[Collected data]
## config.mk

```make
export PLATFORM = sky130hd
export DESIGN_NAME = sn_net_cmd_sequencer_flat
export DESIGN_NICKNAME = d
export VERILOG_FILES = /design/src/rtl/sn_net_cmd_sequencer_if.sv /design/src/rtl/sn_net_cmd_sequencer.sv /design/src/flat_wrapper.sv
export SDC_FILE = /design/constraint.sdc
export NUM_CORES = 1
export LEC_CHECK = 0
export BUFFER_PORTS_ARGS = -buffer_cell sky130_fd_sc_hd__buf_2
export CAP_MARGIN = 20
export CORE_UTILIZATION = 55
export CTS_CLUSTER_DIAMETER = 80
export CTS_CLUSTER_SIZE = 16
export DETAILED_ROUTE_END_ITERATION = 8
export PLACE_DENSITY = 0.82
export RECOVER_POWER = 100
export SLEW_MARGIN = 20
export SYNTH_ARGS = -nofsm -noshare
export SYNTH_HDL_FRONTEND = slang
export SYNTH_SLANG_ARGS = --single-unit
```

## constraint.sdc

```tcl
create_clock -name clk -period 5.2 [get_ports clk]
set_input_delay 0.26 -clock clk [delete_from_list [all_inputs] [get_ports clk]]
set_output_delay 0.26 -clock clk [all_outputs]
set_load 0.03 [all_outputs]
```

## src/rtl/sn_net_cmd_sequencer_if.sv

```systemverilog
// Command, network-control and response signals of the command sequencer.
// master = sequencer side, slave = host/network side.
interface sn_net_cmd_sequencer_if #(
   parameter int P_NUM_NEURONS     = 21,
   parameter int P_TABLE_NUM_ROWS  = 4,
   parameter int P_NEUR_CURRENT_BW = 9,
   parameter int P_MAX_NUM_PERIODS = 2000,
   parameter int P_WDOG_BW         = 16
);
   localparam int L_MSB_BW = $clog2(P_NUM_NEURONS + 1);
   localparam int L_LSB_BW = $clog2(P_TABLE_NUM_ROWS * 2 + 2);
   localparam int L_PER_BW = $clog2(P_MAX_NUM_PERIODS + 1);

   logic                          cmd_valid;
   logic                          cmd_ready;
   logic [1:0]                    cmd_op;
   logic [L_MSB_BW-1:0]           cmd_neuron;
   logic [L_LSB_BW-1:0]           cmd_sub;
   logic [L_MSB_BW-1:0]           cmd_aux;
   logic [P_WDOG_BW-1:0]          cmd_data;
   logic                          abort;
   logic                          net_we;
   logic [L_MSB_BW+L_LSB_BW-1:0]  net_waddr;
   logic [P_NEUR_CURRENT_BW-1:0]  net_wdata;
   logic                          net_num_per_wen;
   logic [L_PER_BW-1:0]           net_num_per_d;
   logic                          net_start;
   logic                          net_done;
   logic                          rsp_valid;
   logic                          rsp_timeout;
   logic [P_WDOG_BW-1:0]          rsp_cycles;
   logic                          err_cmd;
   logic                          busy;

   modport master (
      input  cmd_valid, cmd_op, cmd_neuron, cmd_sub, cmd_aux, cmd_data, abort, net_done,
      output cmd_ready, net_we, net_waddr, net_wdata, net_num_per_wen, net_num_per_d,
             net_start, rsp_valid, rsp_timeout, rsp_cycles, err_cmd, busy
   );

   modport slave (
      output cmd_valid, cmd_op, cmd_neuron, cmd_sub, cmd_aux, cmd_data, abort, net_done,
      input  cmd_ready, net_we, net_waddr, net_wdata, net_num_per_wen, net_num_per_d,
             net_start, rsp_valid, rsp_timeout, rsp_cycles, err_cmd, busy
   );
endinterface

```

## src/rtl/sn_net_cmd_sequencer.sv

```systemverilog
// Runs one spiking-neuron network from a command stream: memory/weight writes, period setup,
// start and watchdog-guarded wait. Strobes are registered; one command in flight (ready only in IDLE).
module sn_net_cmd_sequencer #(
   parameter int P_NUM_NEURONS     = 21,
   parameter int P_TABLE_NUM_ROWS  = 4,
   parameter int P_NEUR_CURRENT_BW = 9,
   parameter int P_MAX_NUM_PERIODS = 2000,
   parameter int P_WDOG_BW         = 16
) (
   input  logic                      clk,
   input  logic                      rst,
   sn_net_cmd_sequencer_if.master    bus
);
   localparam int L_MSB_BW  = $clog2(P_NUM_NEURONS + 1);
   localparam int L_LSB_BW  = $clog2(P_TABLE_NUM_ROWS * 2 + 2);
   localparam int L_PER_BW  = $clog2(P_MAX_NUM_PERIODS + 1);
   localparam int L_ADDR_BW = L_MSB_BW + L_LSB_BW;

   localparam logic [1:0] L_OP_WRITE = 2'd0;
   localparam logic [1:0] L_OP_LOAD  = 2'd1;
   localparam logic [1:0] L_OP_SETP  = 2'd2;

   localparam logic [L_MSB_BW-1:0]  L_NEUR_MAX = L_MSB_BW'(P_NUM_NEURONS);
   localparam logic [L_LSB_BW-1:0]  L_ROWS     = L_LSB_BW'(P_TABLE_NUM_ROWS);
   localparam logic [P_WDOG_BW-1:0] L_PER_MAX  = P_WDOG_BW'(P_MAX_NUM_PERIODS);

   typedef enum logic [2:0] {
      S_IDLE, S_WR, S_WT_IDX, S_WT_VAL, S_SETP, S_START, S_WAIT, S_RSP
   } state_t;

   state_t                        r_state, w_state_nxt;
   logic [L_MSB_BW-1:0]           r_neuron;
   logic [L_LSB_BW-2:0]           r_row;
   logic [P_WDOG_BW-1:0]          r_data;
   logic [P_WDOG_BW-1:0]          r_cnt;
   logic                          r_net_we, r_per_wen, r_start, r_rsp_valid, r_rsp_timeout, r_err;
   logic [L_ADDR_BW-1:0]          r_net_waddr;
   logic [P_NEUR_CURRENT_BW-1:0]  r_net_wdata;
   logic [L_PER_BW-1:0]           r_per_d;
   logic [P_WDOG_BW-1:0]          r_rsp_cycles;

   logic                          w_accept, w_neur_ok, w_aux_ok, w_row_ok, w_per_ok, w_cmd_legal;
   logic                          w_err_set, w_we, w_per_wen, w_start, w_rsp_valid, w_rsp_timeout;
   logic [L_ADDR_BW-1:0]          w_waddr;
   logic [P_NEUR_CURRENT_BW-1:0]  w_wdata;
   logic [L_PER_BW-1:0]           w_per_d;
   logic [P_WDOG_BW-1:0]          w_rsp_cycles;
   logic [L_LSB_BW-1:0]           w_idx_sub, w_val_sub;
   logic                          w_wdog_hit;

   assign w_accept  = bus.cmd_valid && (r_state == S_IDLE);
   assign w_neur_ok = (bus.cmd_neuron != '0) && (bus.cmd_neuron <= L_NEUR_MAX);
   assign w_aux_ok  = (bus.cmd_aux != '0) && (bus.cmd_aux <= L_NEUR_MAX);
   assign w_row_ok  = bus.cmd_sub < L_ROWS;
   assign w_per_ok  = (bus.cmd_data != '0) && (bus.cmd_data <= L_PER_MAX);
   // Weight row r occupies the index/value pair at internal addresses 2r+2 and 2r+3.
   assign w_idx_sub  = {bus.cmd_sub[L_LSB_BW-2:0], 1'b0} + L_LSB_BW'(2);
   assign w_val_sub  = {r_row, 1'b0} + L_LSB_BW'(3);
   assign w_wdog_hit = (r_data != '0) && (r_cnt == r_data);

   always_comb begin
      w_cmd_legal = 1'b1;
      case (bus.cmd_op)
         L_OP_WRITE: w_cmd_legal = w_neur_ok;
         L_OP_LOAD:  w_cmd_legal = w_neur_ok && w_row_ok && w_aux_ok;
         L_OP_SETP:  w_cmd_legal = w_per_ok;
         default:    w_cmd_legal = 1'b1;
      endcase
   end

   always_comb begin
      w_state_nxt   = r_state;
      w_err_set     = 1'b0;
      w_we          = 1'b0;
      w_waddr       = '0;
      w_wdata       = '0;
      w_per_wen     = 1'b0;
      w_per_d       = '0;
      w_start       = 1'b0;
      w_rsp_valid   = 1'b0;
      w_rsp_timeout = r_rsp_timeout;
      w_rsp_cycles  = r_rsp_cycles;
      case (r_state)
         S_IDLE: begin
            if (bus.cmd_valid) begin
               if (!w_cmd_legal) begin
                  w_err_set = 1'b1;
               end else begin
                  case (bus.cmd_op)
                     L_OP_WRITE: begin
                        w_state_nxt = S_WR;
                        w_we        = 1'b1;
                        w_waddr     = {bus.cmd_neuron, bus.cmd_sub};
                        w_wdata     = bus.cmd_data[P_NEUR_CURRENT_BW-1:0];
                     end
                     L_OP_LOAD: begin
                        w_state_nxt = S_WT_IDX;
                        w_we        = 1'b1;
                        w_waddr     = {bus.cmd_neuron, w_idx_sub};
                        w_wdata     = P_NEUR_CURRENT_BW'(bus.cmd_aux);
                     end
                     L_OP_SETP: begin
                        w_state_nxt = S_SETP;
                        w_per_wen   = 1'b1;
                        w_per_d     = bus.cmd_data[L_PER_BW-1:0];
                     end
                     default: begin
                        w_state_nxt = S_START;
                        w_start     = 1'b1;
                     end
                  endcase
               end
            end
         end
         S_WT_IDX: begin
            w_state_nxt = S_WT_VAL;
            w_we        = 1'b1;
            w_waddr     = {r_neuron, w_val_sub};
            w_wdata     = r_data[P_NEUR_CURRENT_BW-1:0];
         end
         S_START: w_state_nxt = S_WAIT;
         S_WAIT: begin
            // Completion takes priority over a same-cycle watchdog hit or abort.
            if (bus.net_done || w_wdog_hit || bus.abort) begin
               w_state_nxt   = S_RSP;
               w_rsp_valid   = 1'b1;
               w_rsp_timeout = !bus.net_done;
               w_rsp_cycles  = r_cnt;
            end
         end
         default: w_state_nxt = S_IDLE;
      endcase
   end

   always_ff @(posedge clk or negedge rst) begin
      if (!rst) begin
         r_state       <= S_IDLE;
         r_neuron      <= '0;
         r_row         <= '0;
         r_data        <= '0;
         r_cnt         <= '0;
         r_net_we      <= 1'b0;
         r_net_waddr   <= '0;
         r_net_wdata   <= '0;
         r_per_wen     <= 1'b0;
         r_per_d       <= '0;
         r_start       <= 1'b0;
         r_rsp_valid   <= 1'b0;
         r_rsp_timeout <= 1'b0;
         r_rsp_cycles  <= '0;
         r_err         <= 1'b0;
      end else begin
         r_state       <= w_state_nxt;
         r_net_we      <= w_we;
         r_net_waddr   <= w_waddr;
         r_net_wdata   <= w_wdata;
         r_per_wen     <= w_per_wen;
         r_per_d       <= w_per_d;
         r_start       <= w_start;
         r_rsp_valid   <= w_rsp_valid;
         r_rsp_timeout <= w_rsp_timeout;
         r_rsp_cycles  <= w_rsp_cycles;
         if (w_err_set) begin
            r_err <= 1'b1;
         end
         if (w_accept) begin
            r_neuron <= bus.cmd_neuron;
            r_row    <= bus.cmd_sub[L_LSB_BW-2:0];
            r_data   <= bus.cmd_data;
         end
         if (r_state == S_START) begin
            r_cnt <= P_WDOG_BW'(1);
         end else if ((r_state == S_WAIT) && (r_cnt != '1)) begin
            r_cnt <= r_cnt + 1'b1;
         end
      end
   end

   assign bus.cmd_ready       = (r_state == S_IDLE);
   assign bus.busy            = (r_state != S_IDLE);
   assign bus.net_we          = r_net_we;
   assign bus.net_waddr       = r_net_waddr;
   assign bus.net_wdata       = r_net_wdata;
   assign bus.net_num_per_wen = r_per_wen;
   assign bus.net_num_per_d   = r_per_d;
   assign bus.net_start       = r_start;
   assign bus.rsp_valid       = r_rsp_valid;
   assign bus.rsp_timeout     = r_rsp_timeout;
   assign bus.rsp_cycles      = r_rsp_cycles;
   assign bus.err_cmd         = r_err;
endmodule

```

## src/flat_wrapper.sv

```systemverilog
// flat-port wrapper written by rule: the top's interface ports become plain ports
module sn_net_cmd_sequencer_flat 
#(
   parameter int P_NUM_NEURONS     = 21,
   parameter int P_TABLE_NUM_ROWS  = 4,
   parameter int P_NEUR_CURRENT_BW = 9,
   parameter int P_MAX_NUM_PERIODS = 2000,
   parameter int P_WDOG_BW         = 16
)
  (clk, rst, bus_cmd_valid, bus_cmd_op, bus_cmd_neuron, bus_cmd_sub, bus_cmd_aux, bus_cmd_data, bus_abort, bus_net_done, bus_cmd_ready, bus_net_we, bus_net_waddr, bus_net_wdata, bus_net_num_per_wen, bus_net_num_per_d, bus_net_start, bus_rsp_valid, bus_rsp_timeout, bus_rsp_cycles, bus_err_cmd, bus_busy);
  sn_net_cmd_sequencer_if #(.P_NUM_NEURONS(P_NUM_NEURONS), .P_TABLE_NUM_ROWS(P_TABLE_NUM_ROWS), .P_NEUR_CURRENT_BW(P_NEUR_CURRENT_BW), .P_MAX_NUM_PERIODS(P_MAX_NUM_PERIODS), .P_WDOG_BW(P_WDOG_BW)) bus_i ();
  input  logic clk;
  input  logic rst;
  input wire logic [$bits(bus_i.cmd_valid)-1:0] bus_cmd_valid;
  input wire logic [$bits(bus_i.cmd_op)-1:0] bus_cmd_op;
  input wire logic [$bits(bus_i.cmd_neuron)-1:0] bus_cmd_neuron;
  input wire logic [$bits(bus_i.cmd_sub)-1:0] bus_cmd_sub;
  input wire logic [$bits(bus_i.cmd_aux)-1:0] bus_cmd_aux;
  input wire logic [$bits(bus_i.cmd_data)-1:0] bus_cmd_data;
  input wire logic [$bits(bus_i.abort)-1:0] bus_abort;
  input wire logic [$bits(bus_i.net_done)-1:0] bus_net_done;
  output wire logic [$bits(bus_i.cmd_ready)-1:0] bus_cmd_ready;
  output wire logic [$bits(bus_i.net_we)-1:0] bus_net_we;
  output wire logic [$bits(bus_i.net_waddr)-1:0] bus_net_waddr;
  output wire logic [$bits(bus_i.net_wdata)-1:0] bus_net_wdata;
  output wire logic [$bits(bus_i.net_num_per_wen)-1:0] bus_net_num_per_wen;
  output wire logic [$bits(bus_i.net_num_per_d)-1:0] bus_net_num_per_d;
  output wire logic [$bits(bus_i.net_start)-1:0] bus_net_start;
  output wire logic [$bits(bus_i.rsp_valid)-1:0] bus_rsp_valid;
  output wire logic [$bits(bus_i.rsp_timeout)-1:0] bus_rsp_timeout;
  output wire logic [$bits(bus_i.rsp_cycles)-1:0] bus_rsp_cycles;
  output wire logic [$bits(bus_i.err_cmd)-1:0] bus_err_cmd;
  output wire logic [$bits(bus_i.busy)-1:0] bus_busy;
  assign bus_i.cmd_valid = bus_cmd_valid;
  assign bus_i.cmd_op = bus_cmd_op;
  assign bus_i.cmd_neuron = bus_cmd_neuron;
  assign bus_i.cmd_sub = bus_cmd_sub;
  assign bus_i.cmd_aux = bus_cmd_aux;
  assign bus_i.cmd_data = bus_cmd_data;
  assign bus_i.abort = bus_abort;
  assign bus_i.net_done = bus_net_done;
  assign bus_cmd_ready = bus_i.cmd_ready;
  assign bus_net_we = bus_i.net_we;
  assign bus_net_waddr = bus_i.net_waddr;
  assign bus_net_wdata = bus_i.net_wdata;
  assign bus_net_num_per_wen = bus_i.net_num_per_wen;
  assign bus_net_num_per_d = bus_i.net_num_per_d;
  assign bus_net_start = bus_i.net_start;
  assign bus_rsp_valid = bus_i.rsp_valid;
  assign bus_rsp_timeout = bus_i.rsp_timeout;
  assign bus_rsp_cycles = bus_i.rsp_cycles;
  assign bus_err_cmd = bus_i.err_cmd;
  assign bus_busy = bus_i.busy;
  sn_net_cmd_sequencer #(.P_NUM_NEURONS(P_NUM_NEURONS), .P_TABLE_NUM_ROWS(P_TABLE_NUM_ROWS), .P_NEUR_CURRENT_BW(P_NEUR_CURRENT_BW), .P_MAX_NUM_PERIODS(P_MAX_NUM_PERIODS), .P_WDOG_BW(P_WDOG_BW)) u_core (.clk(clk), .rst(rst), .bus(bus_i));
endmodule
```

==> results.cfg <==
[timing]
fin_ws_ps = 1610
fin_skew_ps = 14.8
rsz0062_at_grt = no
timing.final.setup_violations = 0
setup-tns-final_ps = 0
min_period_ps = 3590
period_share = 0.691
fmax_ghz = 0.278
hold_violations = 0
drv_slew = 43
tightest_slew_ps = 2180
max_slew_margin = -0.453

[placement]
gp_congestion = 0.931
place_hpwl_um = 8180
post-place-cells = 677
dp_slack_ps = 2580
io_buffers = 89

[synthesis]
syn_area_per_cell_um2 = 9.20
synthCells = 516
synth_edf_count = 0
synth-seq-area-share = 0.495
synth_nets = 562
ys_types = 50
synthArstFlopShare = 1.00
synth_area_um2 = 4750
synth-warning-count = 0
ys.flop_type = dfrtp_1
yosys_register_bits = 94

[min_path]
hold_class = input port to register
worstHoldEndpoint = u_core.r_data[14]
worstHoldStart = bus_cmd_data[14]
hold_depth = 3

[die]
pin_count = 90
core_area_um2 = 8300
die_w_um = 94.9
initial_core_util = 0.572
dieArea_um2 = 9010
num_rows = 33
die_h_um = 94.9

[grt]
overflow = 0
track_usage = 0.284
grt_start_max_net_pins = 54
antenna_found_initial = 0
grt_pass1_wl_um = 19800
grt_pass1_vias = 4091

[layout]
syn2layout_area_growth_pct = 12.7
final_cells = 694
nets = 630
n_antenna_cell = 0
drive_above_1_share = 0.104

[pwr]
p_per_area_nw_per_um2 = 437
ir_drop_uv = 270
p_leak_nw = 2.35

[detailed_routing]
drtAntennaViolNets = 0
dr.pass1.iters = 5
vias = 4310
drc = 0
routed_wl_um = 11800
viasPerCell = 6.21
first_iter_violations = 368
wire_per_inst_um = 17.1

[setup_path]
rr_endpoint = u_core.bus.net_num_per_d[3]
r2r_start = u_core.r_state[1]
arrival_ps = 3870
end_kind = register
reg2regPathDepth = 5
slowest_stage = and2_0
slowest_delay_ps = 840
cp_max_fo = 20
crit_type = register to register
reg2reg_slack_ps = 1610
worst_setup_path_start_kind = register
crit_chain = nor3_1 -> and2_0 -> clkbuf_1 -> nand2_1 -> nor3b_1
cp.required_ps = 5480

[clocking]
numCtsBuffers = 9
worstSkewPairLatency_ps = 380
cts_tree = yes
h-tree-depth = 3
cts_buffer_depth = 2
cts_sinks = 94
post-cts-setup-buffers = 0
cts_root_buffer = clkbuf_8
path_clk_slew_ps = 100

[status]
status = finished, violations left
violations = max-capacitance violations, max-slew violations

[flow_run]
cap_violations = 1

## Directions
Each of the lines from the one holding "antenna_found_initial = 0" through the final line of the entries is to be set down exactly, and no others.

## Answer box
antenna_found_initial = 0
grt_pass1_wl_um = 19800
grt_pass1_vias = 4091

[layout]
syn2layout_area_growth_pct = 12.7
final_cells = 694
nets = 630
n_antenna_cell = 0
drive_above_1_share = 0.104

[pwr]
p_per_area_nw_per_um2 = 437
ir_drop_uv = 270
p_leak_nw = 2.35

[detailed_routing]
drtAntennaViolNets = 0
dr.pass1.iters = 5
vias = 4310
drc = 0
routed_wl_um = 11800
viasPerCell = 6.21
first_iter_violations = 368
wire_per_inst_um = 17.1

[setup_path]
rr_endpoint = u_core.bus.net_num_per_d[3]
r2r_start = u_core.r_state[1]
arrival_ps = 3870
end_kind = register
reg2regPathDepth = 5
slowest_stage = and2_0
slowest_delay_ps = 840
cp_max_fo = 20
crit_type = register to register
reg2reg_slack_ps = 1610
worst_setup_path_start_kind = register
crit_chain = nor3_1 -> and2_0 -> clkbuf_1 -> nand2_1 -> nor3b_1
cp.required_ps = 5480

[clocking]
numCtsBuffers = 9
worstSkewPairLatency_ps = 380
cts_tree = yes
h-tree-depth = 3
cts_buffer_depth = 2
cts_sinks = 94
post-cts-setup-buffers = 0
cts_root_buffer = clkbuf_8
path_clk_slew_ps = 100

[status]
status = finished, violations left
violations = max-capacitance violations, max-slew violations

[flow_run]
cap_violations = 1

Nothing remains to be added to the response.